Action item: Stopping at the line that holds "u_reg.out_nak,1", repeat the lines below exactly, starting from the very first and including that final line.

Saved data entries
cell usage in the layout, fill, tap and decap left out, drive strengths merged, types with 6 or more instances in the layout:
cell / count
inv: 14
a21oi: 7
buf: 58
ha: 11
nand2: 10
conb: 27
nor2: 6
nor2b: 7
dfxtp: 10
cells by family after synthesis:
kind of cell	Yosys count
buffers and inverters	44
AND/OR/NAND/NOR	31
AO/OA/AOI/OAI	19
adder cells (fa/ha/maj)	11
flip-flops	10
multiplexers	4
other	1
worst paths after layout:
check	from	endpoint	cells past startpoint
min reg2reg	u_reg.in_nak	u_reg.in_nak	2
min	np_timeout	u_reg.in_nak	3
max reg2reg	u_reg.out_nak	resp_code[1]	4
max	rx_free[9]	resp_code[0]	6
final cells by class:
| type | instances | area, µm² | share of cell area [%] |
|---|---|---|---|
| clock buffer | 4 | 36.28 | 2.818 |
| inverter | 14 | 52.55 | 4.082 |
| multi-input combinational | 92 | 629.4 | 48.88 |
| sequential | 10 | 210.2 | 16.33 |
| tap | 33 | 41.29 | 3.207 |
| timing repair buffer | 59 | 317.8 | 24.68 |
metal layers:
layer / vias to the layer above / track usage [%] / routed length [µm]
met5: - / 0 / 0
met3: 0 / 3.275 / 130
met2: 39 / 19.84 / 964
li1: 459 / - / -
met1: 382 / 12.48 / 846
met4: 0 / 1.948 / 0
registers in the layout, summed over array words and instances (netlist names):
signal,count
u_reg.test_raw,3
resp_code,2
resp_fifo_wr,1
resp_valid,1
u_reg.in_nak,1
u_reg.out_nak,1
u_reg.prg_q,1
<file path="config.mk">
export PLATFORM = sky130hd
export DESIGN_NAME = rx_sample_recover
export DESIGN_NICKNAME = d
export VERILOG_FILES = /design/src/rtl/rxsr_pkg.sv /design/src/rtl/rxsr_sync.sv /design/src/rtl/rxsr_edge.sv /design/src/rtl/rxsr_phase.sv /design/src/rtl/rx_sample_recover.sv
export SDC_FILE = /design/constraint.sdc
export NUM_CORES = 1
export LEC_CHECK = 0
export BUFFER_PORTS_ARGS = -buffer_cell sky130_fd_sc_hd__buf_4
export CAP_MARGIN = 5
export CORE_ASPECT_RATIO = 2
export CORE_MARGIN = 2
export CORE_UTILIZATION = 37
export DETAILED_ROUTE_END_ITERATION = 7
export PLACE_DENSITY = 0.64
export SYNTH_ARGS = -nofsm -noshare
export SYNTH_HDL_FRONTEND = slang
export SYNTH_SLANG_ARGS = --single-unit
</file>
<file path="constraint.sdc">
create_clock -name clk -period 2.2 [get_ports clk]
set_input_delay 0.22 -clock clk [delete_from_list [all_inputs] [get_ports clk]]
set_output_delay 0.22 -clock clk [all_outputs]
set_load 0.005 [all_outputs]
</file>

Task output:
cell usage in the layout, fill, tap and decap left out, drive strengths merged, types with 6 or more instances in the layout:
cell / count
inv: 14
a21oi: 7
buf: 58
ha: 11
nand2: 10
conb: 27
nor2: 6
nor2b: 7
dfxtp: 10
cells by family after synthesis:
kind of cell	Yosys count
buffers and inverters	44
AND/OR/NAND/NOR	31
AO/OA/AOI/OAI	19
adder cells (fa/ha/maj)	11
flip-flops	10
multiplexers	4
other	1
worst paths after layout:
check	from	endpoint	cells past startpoint
min reg2reg	u_reg.in_nak	u_reg.in_nak	2
min	np_timeout	u_reg.in_nak	3
max reg2reg	u_reg.out_nak	resp_code[1]	4
max	rx_free[9]	resp_code[0]	6
final cells by class:
| type | instances | area, µm² | share of cell area [%] |
|---|---|---|---|
| clock buffer | 4 | 36.28 | 2.818 |
| inverter | 14 | 52.55 | 4.082 |
| multi-input combinational | 92 | 629.4 | 48.88 |
| sequential | 10 | 210.2 | 16.33 |
| tap | 33 | 41.29 | 3.207 |
| timing repair buffer | 59 | 317.8 | 24.68 |
metal layers:
layer / vias to the layer above / track usage [%] / routed length [µm]
met5: - / 0 / 0
met3: 0 / 3.275 / 130
met2: 39 / 19.84 / 964
li1: 459 / - / -
met1: 382 / 12.48 / 846
met4: 0 / 1.948 / 0
registers in the layout, summed over array words and instances (netlist names):
signal,count
u_reg.test_raw,3
resp_code,2
resp_fifo_wr,1
resp_valid,1
u_reg.in_nak,1
u_reg.out_nak,1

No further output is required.